A woman of great courage and great devotion.

The Story Behind of The Patron Saint of Nursing – Saint Agatha of Sicily

A victim of repeated sexual assault and vicious torture including the cutting off of her breasts, Saint Agatha’s steadfast commitment to her covenant with God is a timeless inspiration.

St. Agatha was born in c.231AD to a rich noble family in Catania, a region in Sicily. Christianity was outlawed in the Roman Empire at that time, and the ruling emperor, Emperor Trajan Decius, even had Pope Fabian executed. St. Agatha was only 15 years old when she took a vow of virginity in the name of God.

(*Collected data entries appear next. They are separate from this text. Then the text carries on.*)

This is an optimization exercise on Yosys and OpenROAD, whose aim is a short achievable clock period and few clock cycles per item, not a production implementation. Function not checked in this run: the RTL went through the layout flow alone.

$ cat flow/run.sh
#!/bin/bash
# synth_recipe.tcl (not shown) runs the flow's synth.tcl, then flattens the netlist and writes it again
# the make line also repeats each setting of config.mk as NAME=value (left out here)
make -C /OpenROAD-flow-scripts/flow DESIGN_CONFIG=/design/flow/config.mk WORK_HOME=/design/flow/orfs CLKGATE_MAP_FILE= SYNTH_SCRIPT=/design/flow/synth_recipe.tcl finish
$ cat flow/constraint.sdc
create_clock -name core_clock -period 10.0 [get_ports {clk_i}]
set_input_delay 2.0000 -clock core_clock [delete_from_list [all_inputs] [get_ports {clk_i}]]
set_output_delay 2.0000 -clock core_clock [all_outputs]
set_load 0.01 [all_outputs]
$ cat flow/design.v
`default_nettype none
package frvac_pkg;
  localparam int unsigned POS_W          = 32;   
  localparam int unsigned DVS_W          = 9;    
  localparam int unsigned CNT_W          = $clog2(POS_W);
  localparam int unsigned BSIZE_W        = 26;
  localparam int unsigned VOFF_W         = 26;
  localparam int unsigned OP_W           = 2;
  localparam int unsigned SLOT_W         = 3;
  localparam int unsigned FRM_W          = 4;
  localparam int unsigned VCNT_W         = 20;
  localparam int unsigned NEED_W         = VCNT_W + DVS_W;
  localparam int unsigned KIB_BYTES      = 1024;
  localparam int unsigned BUFFER_KIB_DEF = 32768;
  localparam int unsigned MAX_FRAMES_DEF = 8;
  typedef enum logic [OP_W-1:0] {
    OP_FRAME  = 2'd0,
    OP_LOCK   = 2'd1,
    OP_UNLOCK = 2'd2
  } op_e;
endpackage
`default_nettype wire
`default_nettype none
module frvac_div (
  input  wire logic                         clk_i,
  input  wire logic                         rst_ni,
  input  wire logic                         start_i,
  input  wire logic [frvac_pkg::POS_W-1:0]  dividend_i,
  input  wire logic [frvac_pkg::DVS_W-1:0]  divisor_i,
  output logic                              done_o,
  output logic [frvac_pkg::POS_W-1:0]       quotient_o
);
  localparam int unsigned POS_W = frvac_pkg::POS_W;
  localparam int unsigned DVS_W = frvac_pkg::DVS_W;
  localparam int unsigned CNT_W = frvac_pkg::CNT_W;
  logic             active_q, active_d;
  logic             done_q, done_d;
  logic [CNT_W-1:0] cnt_q, cnt_d;
  logic [POS_W-1:0] quo_q, quo_d;
  logic [DVS_W:0]   rem_q, rem_d;
  logic [DVS_W-1:0] dvs_q, dvs_d;
  logic [DVS_W:0]   rem_sh;
  logic             ge;
  always_comb begin
    rem_sh   = {rem_q[DVS_W-1:0], quo_q[POS_W-1]};
    ge       = (rem_sh >= {1'b0, dvs_q});
    active_d = active_q;
    done_d   = 1'b0;
    cnt_d    = cnt_q;
    quo_d    = quo_q;
    rem_d    = rem_q;
    dvs_d    = dvs_q;
    if (start_i) begin
      active_d = 1'b1;
      cnt_d    = CNT_W'(POS_W - 1);
      quo_d    = dividend_i;
      rem_d    = '0;
      dvs_d    = divisor_i;
    end else if (active_q) begin
      quo_d = {quo_q[POS_W-2:0], ge};
      rem_d = ge ? (rem_sh - {1'b0, dvs_q}) : rem_sh;
      cnt_d = cnt_q - CNT_W'(1);
      if (cnt_q == '0) begin
        active_d = 1'b0;
        done_d   = 1'b1;
      end
    end
  end
  always_ff @(posedge clk_i or negedge rst_ni) begin
    if (!rst_ni) begin
      active_q <= 1'b0;
      done_q   <= 1'b0;
      cnt_q    <= '0;
    end else begin
      active_q <= active_d;
      done_q   <= done_d;
      cnt_q    <= cnt_d;
    end
  end
  always_ff @(posedge clk_i) begin
    quo_q <= quo_d;
    rem_q <= rem_d;
    dvs_q <= dvs_d;
  end
  assign done_o     = done_q;
  assign quotient_o = quo_q;
endmodule
`default_nettype wire
`default_nettype none
module frvac_modstep #(
  parameter int unsigned SH = 4
) (
  input  wire logic [8:0]        x_i,
  input  wire logic [15:0][12:0] m_i,
  output logic      [8:0]        y_o
);
  localparam int unsigned NJ = 1 << SH;
  logic [12:0]         v;
  logic [NJ:0]         ge;
  logic [NJ-1:0][13:0] d;
  always_comb begin
    v      = 13'(x_i) << SH;
    ge[NJ] = 1'b0;
    for (int j = 0; j < NJ; j++) begin
      d[j]  = {1'b0, v} - {1'b0, m_i[j]};
      ge[j] = ~d[j][13];
    end
    y_o = '0;
    for (int j = 0; j < NJ; j++) begin
      if (ge[j] && !ge[j+1]) y_o = y_o | d[j][8:0];
    end
  end
endmodule
module frvac_addmod (
  input  wire logic [8:0] a_i,
  input  wire logic [8:0] b_i,
  input  wire logic [8:0] s_i,
  output logic      [8:0] y_o
);
  logic [9:0]  t;
  logic [10:0] d;
  always_comb begin
    t   = {1'b0, a_i} + {1'b0, b_i};
    d   = {1'b0, t} - {2'b0, s_i};
    y_o = d[10] ? t[8:0] : d[8:0];
  end
endmodule
module frvac_csa #(
  parameter int unsigned W = 14
) (
  input  wire logic [W-1:0] a_i,
  input  wire logic [W-1:0] b_i,
  input  wire logic [W-1:0] c_i,
  output logic      [W-1:0] s_o,
  output logic      [W-1:0] c_o
);
  logic [W-1:0] maj;
  assign s_o = a_i ^ b_i ^ c_i;
  assign maj = (a_i & b_i) | (a_i & c_i) | (b_i & c_i);
  assign c_o = {maj[W-2:0], 1'b0};
endmodule
module frvac_pad (
  input  wire logic [7:0][15:0]       xh_i,
  input  wire logic [7:0][15:0][8:0]  g_i,
  input  wire logic [8:0][13:0]       mp_i,    
  output logic      [8:0][8:0]        d_o,
  output logic      [8:0]             sel_o
);
  logic [7:0][13:0] t;
  logic [13:0] s1a, c1a, s1b, c1b;
  logic [13:0] s2a, c2a, s2b, c2b;
  logic [13:0] s3, c3, s4, c4;
  logic [8:0][13:0] ks, kc, d;
  logic [9:0] nn;
  always_comb begin
    for (int n = 0; n < 8; n++) begin
      t[n] = '0;
      for (int v = 0; v < 16; v++) begin
        t[n] = t[n] | ({14{xh_i[n][v]}} & 14'(g_i[n][v]));
      end
    end
  end
  frvac_csa #(14) u_c1a (.a_i(t[0]), .b_i(t[1]), .c_i(t[2]), .s_o(s1a), .c_o(c1a));
  frvac_csa #(14) u_c1b (.a_i(t[3]), .b_i(t[4]), .c_i(t[5]), .s_o(s1b), .c_o(c1b));
  frvac_csa #(14) u_c2a (.a_i(s1a),  .b_i(c1a),  .c_i(s1b),  .s_o(s2a), .c_o(c2a));
  frvac_csa #(14) u_c2b (.a_i(c1b),  .b_i(t[6]), .c_i(t[7]), .s_o(s2b), .c_o(c2b));
  frvac_csa #(14) u_c3  (.a_i(s2a),  .b_i(c2a),  .c_i(s2b),  .s_o(s3),  .c_o(c3));
  frvac_csa #(14) u_c4  (.a_i(s3),   .b_i(c3),   .c_i(c2b),  .s_o(s4),  .c_o(c4));
  for (genvar k = 0; k < 9; k++) begin : g_k
    frvac_csa #(14) u_ck (.a_i(mp_i[k]), .b_i(~s4), .c_i(~c4), .s_o(ks[k]), .c_o(kc[k]));
    assign d[k]   = ks[k] + kc[k];
    assign d_o[k] = d[k][8:0];
  end
  always_comb begin
    nn[0] = 1'b0;
    for (int k = 0; k < 9; k++) nn[k+1] = ~d[k][13];
    for (int k = 0; k < 9; k++) sel_o[k] = nn[k+1] & ~nn[k];
  end
endmodule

St. Agatha is most notably the patron saint of wet nurses, breast cancer, rape victims, bellfounders, martyrs, earthquakes, volcanic eruptions, and bakers. She is also the patron saint of several European countries and regions, including Catania, Malta, San Marino, and Palermo, and an intercessor for those suffering from fires and against the volcanic eruptions of Mount Etna. The name Agatha comes from the Ancient Greek word for “good.” She is one of the most highly venerated Christian virgin martyrs. Here are 11 fascinating facts about the tragic and brave life of St. Agatha.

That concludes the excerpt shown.